Stored items:
::::::
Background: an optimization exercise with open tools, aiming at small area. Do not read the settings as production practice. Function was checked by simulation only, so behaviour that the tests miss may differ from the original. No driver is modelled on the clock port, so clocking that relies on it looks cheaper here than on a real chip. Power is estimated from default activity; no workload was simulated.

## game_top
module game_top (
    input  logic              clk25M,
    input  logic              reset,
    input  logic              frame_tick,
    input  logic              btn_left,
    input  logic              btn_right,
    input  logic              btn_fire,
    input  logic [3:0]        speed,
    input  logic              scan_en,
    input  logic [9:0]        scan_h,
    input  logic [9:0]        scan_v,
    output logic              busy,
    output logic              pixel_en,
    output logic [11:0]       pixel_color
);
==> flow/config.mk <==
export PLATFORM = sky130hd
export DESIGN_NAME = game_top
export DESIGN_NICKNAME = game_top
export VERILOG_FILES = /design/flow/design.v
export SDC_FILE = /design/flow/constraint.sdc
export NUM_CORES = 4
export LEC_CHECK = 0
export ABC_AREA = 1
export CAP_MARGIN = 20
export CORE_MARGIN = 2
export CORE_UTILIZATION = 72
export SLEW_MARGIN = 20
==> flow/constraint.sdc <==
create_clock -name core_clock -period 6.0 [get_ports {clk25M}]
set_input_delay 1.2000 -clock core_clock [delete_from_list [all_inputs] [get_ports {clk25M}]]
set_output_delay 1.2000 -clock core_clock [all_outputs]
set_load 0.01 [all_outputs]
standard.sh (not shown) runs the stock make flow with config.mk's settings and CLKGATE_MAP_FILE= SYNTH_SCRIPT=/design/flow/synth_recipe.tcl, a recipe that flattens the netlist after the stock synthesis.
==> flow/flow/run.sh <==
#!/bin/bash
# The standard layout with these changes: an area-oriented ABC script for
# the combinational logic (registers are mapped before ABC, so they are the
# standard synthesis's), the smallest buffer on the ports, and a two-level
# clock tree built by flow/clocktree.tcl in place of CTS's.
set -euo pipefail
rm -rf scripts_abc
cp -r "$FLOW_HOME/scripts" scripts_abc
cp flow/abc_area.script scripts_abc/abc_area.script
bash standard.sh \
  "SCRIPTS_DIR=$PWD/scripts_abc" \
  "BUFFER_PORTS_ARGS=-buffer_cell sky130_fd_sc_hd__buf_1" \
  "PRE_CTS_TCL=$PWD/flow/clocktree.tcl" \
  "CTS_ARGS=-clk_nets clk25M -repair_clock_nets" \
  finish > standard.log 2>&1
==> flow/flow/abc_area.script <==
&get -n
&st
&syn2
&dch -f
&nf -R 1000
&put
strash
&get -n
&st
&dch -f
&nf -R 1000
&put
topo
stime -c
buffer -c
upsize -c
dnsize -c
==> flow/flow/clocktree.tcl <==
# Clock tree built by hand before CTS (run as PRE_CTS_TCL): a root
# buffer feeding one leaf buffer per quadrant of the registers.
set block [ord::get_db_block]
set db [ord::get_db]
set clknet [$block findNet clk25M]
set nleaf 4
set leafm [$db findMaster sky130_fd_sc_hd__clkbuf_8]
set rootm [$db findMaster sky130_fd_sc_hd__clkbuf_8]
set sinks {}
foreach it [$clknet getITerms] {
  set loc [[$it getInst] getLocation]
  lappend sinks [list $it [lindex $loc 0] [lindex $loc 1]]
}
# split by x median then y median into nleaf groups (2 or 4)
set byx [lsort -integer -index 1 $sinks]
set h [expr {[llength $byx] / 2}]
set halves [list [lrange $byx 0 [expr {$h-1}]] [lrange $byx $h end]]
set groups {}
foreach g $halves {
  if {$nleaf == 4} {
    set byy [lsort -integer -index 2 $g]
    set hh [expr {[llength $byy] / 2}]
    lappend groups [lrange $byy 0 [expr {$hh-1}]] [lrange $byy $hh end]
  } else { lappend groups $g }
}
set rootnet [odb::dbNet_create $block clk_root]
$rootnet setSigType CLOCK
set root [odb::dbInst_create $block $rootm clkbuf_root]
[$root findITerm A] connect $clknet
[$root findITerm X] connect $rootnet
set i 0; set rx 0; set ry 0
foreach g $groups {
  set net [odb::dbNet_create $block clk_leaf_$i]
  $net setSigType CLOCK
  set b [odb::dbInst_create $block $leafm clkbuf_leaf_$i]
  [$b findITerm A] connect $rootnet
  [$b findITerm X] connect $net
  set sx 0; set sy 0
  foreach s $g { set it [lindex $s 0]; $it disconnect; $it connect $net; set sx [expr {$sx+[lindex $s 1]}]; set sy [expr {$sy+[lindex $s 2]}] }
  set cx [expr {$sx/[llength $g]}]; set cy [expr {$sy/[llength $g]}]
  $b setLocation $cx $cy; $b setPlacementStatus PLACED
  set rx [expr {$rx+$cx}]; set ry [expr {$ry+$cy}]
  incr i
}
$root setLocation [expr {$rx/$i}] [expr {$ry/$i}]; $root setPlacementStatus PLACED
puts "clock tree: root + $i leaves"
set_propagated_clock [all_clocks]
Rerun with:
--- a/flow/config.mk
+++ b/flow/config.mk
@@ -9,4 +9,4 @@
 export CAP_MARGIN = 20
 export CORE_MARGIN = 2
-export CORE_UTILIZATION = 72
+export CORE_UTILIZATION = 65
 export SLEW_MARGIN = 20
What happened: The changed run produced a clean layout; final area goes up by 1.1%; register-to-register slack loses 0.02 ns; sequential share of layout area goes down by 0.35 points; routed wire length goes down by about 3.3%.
::::::
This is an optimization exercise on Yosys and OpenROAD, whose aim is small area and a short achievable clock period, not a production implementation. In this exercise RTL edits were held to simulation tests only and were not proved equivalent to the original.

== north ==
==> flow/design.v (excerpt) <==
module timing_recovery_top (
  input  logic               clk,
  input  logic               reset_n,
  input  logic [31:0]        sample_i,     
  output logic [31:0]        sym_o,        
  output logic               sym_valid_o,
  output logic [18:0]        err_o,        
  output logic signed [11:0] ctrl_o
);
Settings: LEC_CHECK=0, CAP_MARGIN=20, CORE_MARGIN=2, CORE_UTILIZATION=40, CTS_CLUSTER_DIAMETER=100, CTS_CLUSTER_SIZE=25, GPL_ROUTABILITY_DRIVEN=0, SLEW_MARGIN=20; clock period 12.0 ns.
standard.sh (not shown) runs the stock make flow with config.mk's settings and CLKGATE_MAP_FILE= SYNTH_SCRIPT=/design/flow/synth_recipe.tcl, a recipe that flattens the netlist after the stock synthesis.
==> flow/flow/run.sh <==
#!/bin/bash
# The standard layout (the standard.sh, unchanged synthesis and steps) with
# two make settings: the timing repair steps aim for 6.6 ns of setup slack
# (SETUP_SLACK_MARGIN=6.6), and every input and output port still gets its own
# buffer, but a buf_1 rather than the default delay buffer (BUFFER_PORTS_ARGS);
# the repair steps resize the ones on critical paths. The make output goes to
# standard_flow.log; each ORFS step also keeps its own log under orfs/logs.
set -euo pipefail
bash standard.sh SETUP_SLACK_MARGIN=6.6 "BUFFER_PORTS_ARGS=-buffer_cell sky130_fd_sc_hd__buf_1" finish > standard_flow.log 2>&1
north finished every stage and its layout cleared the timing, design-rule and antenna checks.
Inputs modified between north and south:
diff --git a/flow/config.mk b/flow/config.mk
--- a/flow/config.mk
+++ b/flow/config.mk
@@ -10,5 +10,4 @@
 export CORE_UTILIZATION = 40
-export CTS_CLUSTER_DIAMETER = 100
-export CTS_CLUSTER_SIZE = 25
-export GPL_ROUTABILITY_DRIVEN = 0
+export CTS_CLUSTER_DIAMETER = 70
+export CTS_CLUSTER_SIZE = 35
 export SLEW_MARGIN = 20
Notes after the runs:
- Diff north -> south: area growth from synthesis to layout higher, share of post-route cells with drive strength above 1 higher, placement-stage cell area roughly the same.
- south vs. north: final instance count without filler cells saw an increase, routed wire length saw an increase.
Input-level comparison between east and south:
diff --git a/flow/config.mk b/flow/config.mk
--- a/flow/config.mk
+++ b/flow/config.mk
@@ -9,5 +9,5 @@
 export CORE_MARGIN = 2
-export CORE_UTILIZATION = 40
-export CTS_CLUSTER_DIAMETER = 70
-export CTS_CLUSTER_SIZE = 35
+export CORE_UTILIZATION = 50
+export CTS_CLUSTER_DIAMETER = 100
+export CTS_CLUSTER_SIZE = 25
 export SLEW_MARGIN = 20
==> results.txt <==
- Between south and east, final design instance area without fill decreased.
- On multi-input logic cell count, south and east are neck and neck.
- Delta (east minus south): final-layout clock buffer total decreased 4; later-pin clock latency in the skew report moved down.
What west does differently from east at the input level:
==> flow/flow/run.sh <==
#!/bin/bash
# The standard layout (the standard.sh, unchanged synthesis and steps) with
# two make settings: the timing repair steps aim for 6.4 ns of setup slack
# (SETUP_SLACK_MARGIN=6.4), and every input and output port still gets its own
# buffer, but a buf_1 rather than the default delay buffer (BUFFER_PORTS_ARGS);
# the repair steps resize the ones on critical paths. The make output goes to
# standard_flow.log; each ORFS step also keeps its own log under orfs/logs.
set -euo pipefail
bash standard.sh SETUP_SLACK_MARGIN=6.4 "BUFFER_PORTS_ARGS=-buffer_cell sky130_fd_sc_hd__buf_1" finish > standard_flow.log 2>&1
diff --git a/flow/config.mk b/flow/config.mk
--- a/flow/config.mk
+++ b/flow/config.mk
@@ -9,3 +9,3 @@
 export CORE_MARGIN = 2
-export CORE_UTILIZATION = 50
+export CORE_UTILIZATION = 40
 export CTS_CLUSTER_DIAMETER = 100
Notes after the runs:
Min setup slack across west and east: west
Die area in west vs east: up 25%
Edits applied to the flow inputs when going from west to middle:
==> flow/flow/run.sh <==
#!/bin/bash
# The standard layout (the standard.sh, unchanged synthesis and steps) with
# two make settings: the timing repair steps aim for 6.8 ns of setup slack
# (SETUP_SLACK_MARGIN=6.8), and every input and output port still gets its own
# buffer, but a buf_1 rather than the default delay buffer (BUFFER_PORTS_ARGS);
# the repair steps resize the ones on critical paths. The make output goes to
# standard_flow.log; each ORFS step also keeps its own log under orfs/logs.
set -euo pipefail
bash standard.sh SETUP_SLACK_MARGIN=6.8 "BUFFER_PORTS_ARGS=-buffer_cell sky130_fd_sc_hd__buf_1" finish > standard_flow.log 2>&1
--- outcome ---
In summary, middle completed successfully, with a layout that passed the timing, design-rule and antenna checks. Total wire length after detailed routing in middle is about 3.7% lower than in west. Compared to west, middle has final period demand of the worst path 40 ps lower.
::::::
Exercise directions :: In the data above, retype exactly and only the lines between the one holding "set hh [expr" and the one holding "set sx 0; set sy 0", inclusive.

Response to this task ::
    set hh [expr {[llength $byy] / 2}]
    lappend groups [lrange $byy 0 [expr {$hh-1}]] [lrange $byy $hh end]
  } else { lappend groups $g }
}
set rootnet [odb::dbNet_create $block clk_root]
$rootnet setSigType CLOCK
set root [odb::dbInst_create $block $rootm clkbuf_root]
[$root findITerm A] connect $clknet
[$root findITerm X] connect $rootnet
set i 0; set rx 0; set ry 0
foreach g $groups {
  set net [odb::dbNet_create $block clk_leaf_$i]
  $net setSigType CLOCK
  set b [odb::dbInst_create $block $leafm clkbuf_leaf_$i]
  [$b findITerm A] connect $rootnet
  [$b findITerm X] connect $net
  set sx 0; set sy 0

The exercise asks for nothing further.